Public park and memorial in Tokyo, Japan

Yokoamichō Park (横網町公園, Yokoamichō kōen) is a public park in the Yokoami district of Sumida, Tokyo, Japan.

==History==
Following the Great Kantō earthquake on 1 September 1923, as many as 44,000 people were killed in the park when it was swept by a firestorm. Following this disaster the park became the location of the main memorial to the earthquake; the Earthquake Memorial Hall and a nearby charnel house containing the ashes of 58,000 victims of the earthquake.

Following World War II, the park also became the location of the main memorial to the victims of the Bombing of Tokyo in 1944 and 1945. The ashes of 105,400 people killed in the raids were interred in Yokoamichō Park between 1948 and 1951. A memorial to the people killed in the raids was opened in the park in March 2001.

Every year since 1974, the Japan–Korea Association has held a memorial ceremony in the park in memory of the victims of the Kantō Massacre, which targeted Korean and Chinese people in the region.

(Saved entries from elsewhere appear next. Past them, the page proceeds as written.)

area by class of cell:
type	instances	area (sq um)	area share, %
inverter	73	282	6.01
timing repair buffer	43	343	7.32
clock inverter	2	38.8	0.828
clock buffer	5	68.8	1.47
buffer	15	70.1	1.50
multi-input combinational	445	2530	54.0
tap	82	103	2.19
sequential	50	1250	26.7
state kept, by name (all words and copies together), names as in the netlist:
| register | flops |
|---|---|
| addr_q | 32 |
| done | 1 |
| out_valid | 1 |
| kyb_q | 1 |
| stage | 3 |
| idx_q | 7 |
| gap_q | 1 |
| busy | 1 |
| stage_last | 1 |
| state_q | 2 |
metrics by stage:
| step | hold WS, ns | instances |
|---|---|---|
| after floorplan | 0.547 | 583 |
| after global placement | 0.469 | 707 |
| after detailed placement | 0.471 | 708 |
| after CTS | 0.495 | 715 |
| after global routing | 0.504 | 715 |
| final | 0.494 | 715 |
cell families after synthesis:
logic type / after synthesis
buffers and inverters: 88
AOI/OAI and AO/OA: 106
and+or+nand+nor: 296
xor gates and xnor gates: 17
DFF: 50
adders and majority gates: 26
==> config.mk <==
export PLATFORM = sky130hd
export DESIGN_NAME = field_reducer
export DESIGN_NICKNAME = d
export VERILOG_FILES = /design/src/rtl/field_reducer.sv
export SDC_FILE = /design/constraint.sdc
export NUM_CORES = 1
export LEC_CHECK = 0
export CAP_MARGIN = 20
export CORE_MARGIN = 10
export CORE_UTILIZATION = 30
export CTS_BUF_LIST = sky130_fd_sc_hd__clkbuf_8
export DETAILED_ROUTE_END_ITERATION = 8
export SETUP_SLACK_MARGIN = 0.5
export SYNTH_ARGS = -nofsm -noshare
export SYNTH_HDL_FRONTEND = slang
export SYNTH_SLANG_ARGS = --single-unit
==> constraint.sdc <==
create_clock -name clk -period 10.25 [get_ports clk]
set_input_delay 2.05 -clock clk [delete_from_list [all_inputs] [get_ports clk]]
set_output_delay 2.05 -clock clk [all_outputs]
set_load 0.1 [all_outputs]
<file path="config.mk">
export PLATFORM = sky130hd
export DESIGN_NAME = pipeline_controller
export DESIGN_NICKNAME = d
export VERILOG_FILES = /design/src/rtl/arm_pipe_pkg.sv /design/src/rtl/cond_unit.sv /design/src/rtl/pipeline_controller.sv
export SDC_FILE = /design/constraint.sdc
export NUM_CORES = 1
export LEC_CHECK = 0
export ABC_AREA = 1
export CAP_MARGIN = 20
export CORE_AREA = 2 2 57 59
export CTS_CLUSTER_DIAMETER = 150
export CTS_CLUSTER_SIZE = 28
export DETAILED_ROUTE_END_ITERATION = 10
export DIE_AREA = 0 0 59 61
export PLACE_DENSITY = 0.81
export SYNTH_ARGS = -nofsm -noshare
export SYNTH_HDL_FRONTEND = slang
export SYNTH_HIERARCHICAL = 1
export SYNTH_SLANG_ARGS = --single-unit
export TNS_END_PERCENT = 50
</file>
<file path="constraint.sdc">
create_clock -name clk -period 3.25 [get_ports clk]
set_input_delay 0.65 -clock clk [delete_from_list [all_inputs] [get_ports clk]]
set_output_delay 0.65 -clock clk [all_outputs]
set_load 0.1 [all_outputs]
</file>
<file path="src/rtl/arm_pipe_pkg.sv">
// Shared encodings for the ARM pipeline control path: ALU op codes, instruction
// field values, condition codes, forwarding selects and the per-stage control bundles.
package arm_pipe_pkg;

   localparam logic [3:0] ALU_ADD = 4'h0;
   localparam logic [3:0] ALU_SUB = 4'h1;
   localparam logic [3:0] ALU_AND = 4'h2;
   localparam logic [3:0] ALU_ORR = 4'h3;
   localparam logic [3:0] ALU_EOR = 4'h4;
   localparam logic [3:0] ALU_MOV = 4'h5;

   localparam logic [1:0] OP_DP  = 2'b00;
   localparam logic [1:0] OP_MEM = 2'b01;
   localparam logic [1:0] OP_BR  = 2'b10;

   localparam logic [3:0] CMD_AND = 4'b0000;
   localparam logic [3:0] CMD_EOR = 4'b0001;
   localparam logic [3:0] CMD_SUB = 4'b0010;
   localparam logic [3:0] CMD_ADD = 4'b0100;
   localparam logic [3:0] CMD_CMP = 4'b1010;
   localparam logic [3:0] CMD_ORR = 4'b1100;
   localparam logic [3:0] CMD_MOV = 4'b1101;

   typedef enum logic [3:0] {
      COND_EQ = 4'h0, COND_NE = 4'h1, COND_CS = 4'h2, COND_CC = 4'h3,
      COND_MI = 4'h4, COND_PL = 4'h5, COND_VS = 4'h6, COND_VC = 4'h7,
      COND_HI = 4'h8, COND_LS = 4'h9, COND_GE = 4'hA, COND_LT = 4'hB,
      COND_GT = 4'hC, COND_LE = 4'hD, COND_AL = 4'hE, COND_NV = 4'hF
   } cond_t;

   typedef enum logic [1:0] {
      FWD_RD1E    = 2'b00,
      FWD_RESULTW = 2'b01,
      FWD_ALUOUTM = 2'b10
   } fwd_t;

   typedef struct packed {
      logic       pc_src;
      logic       reg_w;
      logic       mem_to_reg;
      logic       mem_w;
      logic       branch;
      logic       flag_w;
      logic       alu_src;
      logic [3:0] alu_ctl;
      logic [3:0] cond;
   } ctrl_t;

   typedef struct packed {
      logic pc_src;
      logic reg_w;
      logic mem_to_reg;
      logic mem_w;
   } mstage_t;

   function automatic logic cond_holds(input logic [3:0] cond, input logic [3:0] nzcv);
      logic n, z, c, v;
      {n, z, c, v} = nzcv;
      cond_holds = 1'b0;
      case (cond_t'(cond))
         COND_EQ: cond_holds = z;
         COND_NE: cond_holds = ~z;
         COND_CS: cond_holds = c;
         COND_CC: cond_holds = ~c;
         COND_MI: cond_holds = n;
         COND_PL: cond_holds = ~n;
         COND_VS: cond_holds = v;
         COND_VC: cond_holds = ~v;
         COND_HI: cond_holds = c & ~z;
         COND_LS: cond_holds = ~c | z;
         COND_GE: cond_holds = (n == v);
         COND_LT: cond_holds = (n != v);
         COND_GT: cond_holds = ~z & (n == v);
         COND_LE: cond_holds = z | (n != v);
         COND_AL: cond_holds = 1'b1;
         COND_NV: cond_holds = 1'b0;
         default: cond_holds = 1'b0;
      endcase
   endfunction

endpackage

</file>
<file path="src/rtl/cond_unit.sv">
// NZCV flags register and execute-stage condition evaluation.
// Flags only update when the flag-setting instruction actually executes.
module cond_unit
   import arm_pipe_pkg::*;
#(
   parameter logic [3:0] FLAGS_RESET = 4'b0000
) (
   input  logic       clk,
   input  logic       reset,
   input  logic [3:0] cond_e,
   input  logic       flag_we,
   input  logic [3:0] alu_flags,
   output logic       cond_ex
);

   logic [3:0] flags_d;
   logic [3:0] flags_q;

   assign cond_ex = cond_holds(cond_e, flags_q);

   always_comb begin
      flags_d = flags_q;
      if (flag_we & cond_ex) flags_d = alu_flags;
   end

   always_ff @(posedge clk or posedge reset) begin
      if (reset) flags_q <= FLAGS_RESET;
      else       flags_q <= flags_d;
   end

endmodule

</file>
<file path="src/rtl/pipeline_controller.sv">
// Control path for the 5-stage ARM pipeline: decode, D->E->M->W control registers,
// condition execution and hazard resolution (forwarding, stalls, flushes).
module pipeline_controller
   import arm_pipe_pkg::*;
#(
   parameter logic [3:0] FLAGS_RESET = 4'b0000
) (
   input  logic        clk,
   input  logic        reset,
   input  logic [19:0] InstrD,
   input  logic [3:0]  ALUFlags,
   input  logic [4:0]  match,
   output logic [1:0]  RegSrcD,
   output logic [1:0]  ImmSrcD,
   output logic        ALUSrcE,
   output logic [3:0]  ALUControlE,
   output logic        BranchTakenE,
   output logic        MemWriteM,
   output logic        MemtoRegW,
   output logic        RegWriteW,
   output logic        PCSrcW,
   output logic [1:0]  ForwardAE,
   output logic [1:0]  ForwardBE,
   output logic        stallF,
   output logic        stallD,
   output logic        flushD,
   output logic        flushE
);

   logic [3:0] cond_d;
   logic [1:0] op_d;
   logic [5:0] funct_d;
   logic [3:0] rd_d;
   logic       unused_rn;

   ctrl_t      dec_ctrl;
   logic [1:0] reg_src_dec;
   logic [1:0] imm_src_dec;

   ctrl_t      ctrl_e_d, ctrl_e_q;
   mstage_t    stage_m_d, stage_m_q;
   logic       reg_write_w_d, reg_write_w_q;
   logic       mem_to_reg_w_d, mem_to_reg_w_q;
   logic       pc_src_w_d, pc_src_w_q;

   logic       run;
   logic       cond_ex_e;
   logic       branch_taken_e;
   logic       ldr_stall;
   logic       pc_wr_pend;
   logic       flush_e_int;
   fwd_t       fwd_a, fwd_b;

   assign run       = ~reset;
   assign cond_d    = InstrD[19:16];
   assign op_d      = InstrD[15:14];
   assign funct_d   = InstrD[13:8];
   assign rd_d      = InstrD[3:0];
   assign unused_rn = ^InstrD[7:4];

   // funct_d = {I, cmd[3:0], S} for data-processing; funct_d[0] is L for memory ops
   always_comb begin
      dec_ctrl         = '0;
      reg_src_dec      = 2'b00;
      imm_src_dec      = 2'b00;
      dec_ctrl.cond    = cond_d;
      dec_ctrl.alu_ctl = ALU_ADD;
      case (op_d)
         OP_DP: begin
            dec_ctrl.reg_w   = 1'b1;
            dec_ctrl.alu_src = funct_d[5];
            dec_ctrl.flag_w  = funct_d[0];
            case (funct_d[4:1])
               CMD_ADD: dec_ctrl.alu_ctl = ALU_ADD;
               CMD_SUB: dec_ctrl.alu_ctl = ALU_SUB;
               CMD_AND: dec_ctrl.alu_ctl = ALU_AND;
               CMD_ORR: dec_ctrl.alu_ctl = ALU_ORR;
               CMD_EOR: dec_ctrl.alu_ctl = ALU_EOR;
               CMD_MOV: dec_ctrl.alu_ctl = ALU_MOV;
               CMD_CMP: begin
                  dec_ctrl.alu_ctl = ALU_SUB;
                  dec_ctrl.reg_w   = 1'b0;
               end
               default: dec_ctrl.alu_ctl = ALU_ADD;
            endcase
         end
         OP_MEM: begin
            dec_ctrl.alu_src = 1'b1;
            imm_src_dec      = 2'b01;
            if (funct_d[0]) begin
               dec_ctrl.mem_to_reg = 1'b1;
               dec_ctrl.reg_w      = 1'b1;
            end else begin
               dec_ctrl.mem_w = 1'b1;
               reg_src_dec[1] = 1'b1;
            end
         end
         OP_BR: begin
            dec_ctrl.branch  = 1'b1;
            dec_ctrl.alu_src = 1'b1;
            imm_src_dec      = 2'b10;
            reg_src_dec[0]   = 1'b1;
         end
         default: ;
      endcase
      dec_ctrl.pc_src = dec_ctrl.reg_w & (rd_d == 4'hF);
   end

   cond_unit #(
      .FLAGS_RESET (FLAGS_RESET)
   ) u_cond_unit (
      .clk       (clk),
      .reset     (reset),
      .cond_e    (ctrl_e_q.cond),
      .flag_we   (ctrl_e_q.flag_w),
      .alu_flags (ALUFlags),
      .cond_ex   (cond_ex_e)
   );

   assign branch_taken_e = ctrl_e_q.branch & cond_ex_e;

   always_comb begin
      ctrl_e_d = dec_ctrl;
      if (flush_e_int) ctrl_e_d = '0;
   end

   // Instructions that fail their condition leave M with every enable cleared
   always_comb begin
      stage_m_d.pc_src     = ctrl_e_q.pc_src & cond_ex_e;
      stage_m_d.reg_w      = ctrl_e_q.reg_w & cond_ex_e;
      stage_m_d.mem_w      = ctrl_e_q.mem_w & cond_ex_e;
      stage_m_d.mem_to_reg = ctrl_e_q.mem_to_reg;
      reg_write_w_d        = stage_m_q.reg_w;
      mem_to_reg_w_d       = stage_m_q.mem_to_reg;
      pc_src_w_d           = stage_m_q.pc_src;
   end

   always_ff @(posedge clk or posedge reset) begin
      if (reset) begin
         ctrl_e_q       <= '0;
         stage_m_q      <= '0;
         reg_write_w_q  <= 1'b0;
         mem_to_reg_w_q <= 1'b0;
         pc_src_w_q     <= 1'b0;
      end else begin
         ctrl_e_q       <= ctrl_e_d;
         stage_m_q      <= stage_m_d;
         reg_write_w_q  <= reg_write_w_d;
         mem_to_reg_w_q <= mem_to_reg_w_d;
         pc_src_w_q     <= pc_src_w_d;
      end
   end

   always_comb begin
      fwd_a = FWD_RD1E;
      fwd_b = FWD_RD1E;
      if (match[3] & stage_m_q.reg_w)   fwd_a = FWD_ALUOUTM;
      else if (match[1] & reg_write_w_q) fwd_a = FWD_RESULTW;
      if (match[2] & stage_m_q.reg_w)   fwd_b = FWD_ALUOUTM;
      else if (match[0] & reg_write_w_q) fwd_b = FWD_RESULTW;
   end

   // Decode-derived terms are masked while reset is held so every output reads 0
   assign ldr_stall   = (match[4] != 1'b0) & ctrl_e_q.mem_to_reg;
   assign pc_wr_pend  = run & (dec_ctrl.pc_src | ctrl_e_q.pc_src | stage_m_q.pc_src);
   assign flush_e_int = ldr_stall | branch_taken_e;

   assign RegSrcD      = run ? reg_src_dec : 2'b00;
   assign ImmSrcD      = run ? imm_src_dec : 2'b00;
   assign ALUSrcE      = ctrl_e_q.alu_src;
   assign ALUControlE  = ctrl_e_q.alu_ctl;
   assign BranchTakenE = branch_taken_e;
   assign MemWriteM    = stage_m_q.mem_w;
   assign MemtoRegW    = mem_to_reg_w_q;
   assign RegWriteW    = reg_write_w_q;
   assign PCSrcW       = pc_src_w_q;
   assign ForwardAE    = fwd_a;
   assign ForwardBE    = fwd_b;
   assign stallF       = ldr_stall | pc_wr_pend;
   assign stallD       = ldr_stall;
   assign flushD       = pc_wr_pend | pc_src_w_q | branch_taken_e;
   assign flushE       = flush_e_int;

endmodule
</file>
==> qor.log, run 1 <==
[power_and_ir_drop] clock network fraction of design power 12.1%
[clock_tree] number of buffers created by CTS 3
[finish] final cell utilization of the core 63.47%
[power_and_ir_drop] VDD IR-drop max 0.2253 mV
[floorplanning] area of the placeable core 2953 um2
[finish] share of post-route cells with drive strength above 1 19.53%
[clock_tree] latest clock arrival within the worst-skew pair 0.32 ns
[critical_path] most numerous cell on the critical path nand2_1
[timing] unrepaired setup endpoints after global routing false
[floorplanning] floorplan row count 20
[flow_run] max_cap viols 0
[drt] final wirelength 2708 um
[timing] maximum clock rate 350.6 MHz
[min_path] worst hold path type reg -> reg
[logic_synthesis] portion of synthesized cell area occupied by the leading cell type 47.66%
[clock_tree] count of buffers added by post-CTS timing repair for setup 0
[placed_design] port buffer count 47
[clock_tree] H-tree levels 1
[timing] final count of pins violating max slew 0
[placed_design] placed wire-length estimate after detailed placement 2234 um
[critical_path] endpoint arrival time on the critical path 2.20 ns
[clock_tree] buffers from clock root to sink, at most 2
[logic_synthesis] async set-reset flop share out of synthesis 100.0%
[logic_synthesis] average instance area after synthesis 7.859 um2
[finish] most frequent standard cell in the layout excluding fill and tap cells nand2_1
[logic_synthesis] share of cell area taken by muxes after synthesis 0%
[grt] number of antenna violations at the first check in global routing 0
[logic_synthesis] number of synthesized register bits 25
[finish] antenna diode instance count 0
[timing] aggregate negative setup slack 0 ns
[logic_synthesis] post-synthesis cell type count 22
[finish] Area Overhead vs Synth 42.80%
[critical_path] cells along the critical path clkdlybuf4s50_1 > inv_1 > ha_1 > nand2_1 > nand2_1 > nand2_1 > nand2_1 > nand2_1 > nand2_1 > buf_12
[critical_path] cell type of the slowest stage on the worst timing path clkdlybuf4s50_1
[logic_synthesis] post-synth top area cell dfrtp_1
[timing] setup violation total in the final timing report 0
[logic_synthesis] sequential share of the synthesized area 47.66%
[power_and_ir_drop] internal power 0.5885 mW
[critical_path] Req. time, crit path 2.60 ns
[drt] total vias in the final route 1183
[logic_synthesis] area of the mapped netlist 1313 um2
[logic_synthesis] syn nets 203
[critical_path] Largest stage delay, worst path 0.53 ns
[floorplanning] number of I/O pins 53
[power_and_ir_drop] part of the total power dissipated in combinational logic 52.2%
[power_and_ir_drop] Switching Power 0.5491 mW
[logic_synthesis] post-synthesis instance total 167
[finish] highest-count cells in the layout ignoring fill and taps 45 x nand2_1, 26 x clkdlybuf4s50_1, 25 x dfrtp_1, 24 x inv_1, 21 x nor2_1
[critical_path] number of cells traversed by the worst register-to-register path 10
[timing] largest clock skew in the final design 0.004311 ns
[logic_synthesis] fraction of synthesized cell area in xor and xnor cells 0%
[logic_synthesis] Synth Area in Adders 4.766%
[outcome] outcome finished, final reports clean
[logic_synthesis] yosys warns 6
[drt] TritonRoute pass-1 iters 4
[grt] global-route usage over all layers 16.88%
[logic_synthesis] most instantiated flip-flop cell in the synthesis netlist dfrtp_1
[critical_path] Buf+Inv Stages, Crit Path 3
[clock_tree] Post-CTS Hold Fix Bufs 0
[min_path] number of cells on the worst hold path 0
[clock_tree] CTS-repair resized insts 0
[clock_tree] TritonCTS sink count 25
[floorplanning] die outline area 3599 um2
[drt] post-route antenna net violation count 0
[grt] leftover overflow at the end of global routing 0
[power_and_ir_drop] cell area power density 607.0 nW/um2
[clock_tree] Clock Pin Slew Worst Setup and Hold Paths 0.13 ns
[logic_synthesis] count of flip-flops with a built-in enable after synthesis 0
[clock_tree] Root Buffer clkbuf_4
[logic_synthesis] ranking of synthesized cells by area dfrtp_1 48%, nand2_1 13%, inv_1 6.9%
[logic_synthesis] complex-gate fraction of the synthesized area 4.385%
[timing] Tmin final 2.852 ns
[drt] post-detailed-route DRC marker count 0
[critical_path] Reg2Reg Setup Slack 1.33 ns
[placed_design] gp weighted congestion 0.8549
[drt] via-per-instance ratio 4.770
[finish] Nets 252
[floorplanning] vertical die dimension 61 um
[timing] final period utilization 87.77%
[power_and_ir_drop] part of the power in registers 35.7%
[floorplanning] die extent in x 59 um
[floorplanning] initial core utilization 44.45%
[grt] pin count of the biggest net entering global routing 22
[grt] first-pass GRT wire length 4464 um
[critical_path] crit end category output pin
[grt] via count of the first global-routing pass 1086
[drt] number of design-rule violations left by the first detailed-router iteration 28
[drt] detail-routed net length per standard cell 10.92 um
[power_and_ir_drop] Pleak 1.031 nW
[power_and_ir_drop] share of total power consumed by net switching 48.27%
[critical_path] critical path startpoint category primary input
[timing] endpoints failing hold 0
[critical_path] critical path class in -> out
[logic_synthesis] simple-gate share of the synthesized area 32.22%
[logic_synthesis] combinational family with the most area after synthesis simple AND/OR/NAND/NOR gates
[critical_path] crit-path leading delay family buffers and inverters
[critical_path] total stage count of the critical path 10
[critical_path] Worst Path Max Fanout 4
[clock_tree] clock tree from TritonCTS done
-- cells by family after synthesis --
logic type	after synthesis
fa+ha+maj	5
buf+inv	33
compound gates	10
other cells	1
flops	25
simple gates	93
-- flip-flops by register name (all words and copies together), names as in the netlist --
| register | flops |
|---|---|
| ALUControlE | 3 |
| ALUSrcE | 1 |
| MemWriteM | 1 |
| MemtoRegW | 1 |
| PCSrcW | 1 |
| RegWriteW | 1 |
| ctrl_e_q | 10 |
| mem_to_reg_w_d | 1 |
| pc_src_w_d | 1 |
| reg_write_w_d | 1 |
| u_cond_unit/flags_q | 4 |
-- cell type report --
type | instances | area, um2
clock buffer | 3 | 22.52
clock inverter | 1 | 7.507
fill | 255 | 1079
inverter | 28 | 105.1
multi-input combinational | 109 | 551.8
sequential | 25 | 625.6
tap | 33 | 41.29
timing repair buffer | 49 | 520.5
-- final timing paths --
path	startpoint	endpoint
max	InstrD[14]	flushD
min	mem_to_reg_w_d$_DFF_PP0_	MemtoRegW$_DFF_PP0_
max reg2reg	u_cond_unit/flags_q[3]$_DFFE_PP0P_	ctrl_e_q[11]$_DFF_PP0_
min reg2reg	mem_to_reg_w_d$_DFF_PP0_	MemtoRegW$_DFF_PP0_
max in group asynchronous	reset	ctrl_e_q[9]$_DFF_PP0_
min in group asynchronous	reset	u_cond_unit/flags_q[1]$_DFFE_PP0P_
-- through the flow --
stage	area (um2)	setup WS, ns	hold WS (ns)	cells	power (mW)
floorplan	1318	0.2842	0.3312	167	0.8478
global placement	1844	0.4932	0.3381	244	0.9975
CTS	1874	0.3916	0.3716	248	1.144
finish	1874	0.3975	0.3670	248	1.138
detailed placement	1844	0.3951	0.3410	244	1.008
global route	1874	0.2255	0.3861	248	1.214
-- cell usage after synthesis (2+ instances only) --
cell type  count
nand2_1       45
dfrtp_1       25
inv_1         24
nor2_1        21
nand3_1       12
ha_1           5
a21oi_1        4
buf_4          4
inv_2          4
nand2_2        4
nor3_1         4
o21ai_0        3
nor2_2         2
o211ai_1       2
-- routing by layer --
layer	global-route usage (%)	vias up	share of wire (%)	wire length, um
met3	3.625	2	5.8	158
met2	30.00	35	52	1396
li1	-	601	-	-
met1	19.51	545	41	1121
met4	7.792	0	1.2	33
met5	0	-	0	0
-- power groups by stage --
stage               logic (mW)  clock network [mW]  registers (mW)
global placement         0.588                   0           0.410
CTS                      0.596               0.142           0.406
floorplan                0.386                   0           0.461
finish                   0.593               0.138           0.406
detailed placement       0.595                   0           0.413
global route             0.644               0.154           0.416
Power figures use the tool's default switching activity.
==> run 2, diff against run 1 <==
--- a/config.mk
+++ b/config.mk
@@ -13,6 +13,7 @@
 export DETAILED_ROUTE_END_ITERATION = 10
 export DIE_AREA = 0 0 59 61
 export PLACE_DENSITY = 0.81
+export REMOVE_ABC_BUFFERS = 1
 export SYNTH_ARGS = -nofsm -noshare
 export SYNTH_HDL_FRONTEND = slang
 export SYNTH_HIERARCHICAL = 1
==> run 2 against run 1 <==
  * Final cell count fell by 0.40%
  * Highest routed layer unchanged
  * Sequential share of layout area increased by 0.29 points
  * Critical path depth is 2 higher
  * Critical path type is now reg -> out
  * Sequential power about the same
  * First-iteration DRC count is 29% lower
  * Utilization fell by 0.55 points
  * Largest cell class unchanged
  * Wire length down 4.8%
  * Total power fell by 1.3%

However, the memorial ceremony is regularly met with counter protests, especially by the organization Japan Women's Group Gentle Breeze. For example, in 2020, the group displayed a sign reading "The massacre of Koreans is a lie". This has resulted in violence on some occasions, including in 2019. For the ceremony on 1 September 2020, 700 police officers were stationed in the park, and no violent incidents occurred. In 2022, it was reported that the then Governor of Tokyo Yuriko Koike had controversially declined to send a commemorative message for the sixth year in a row.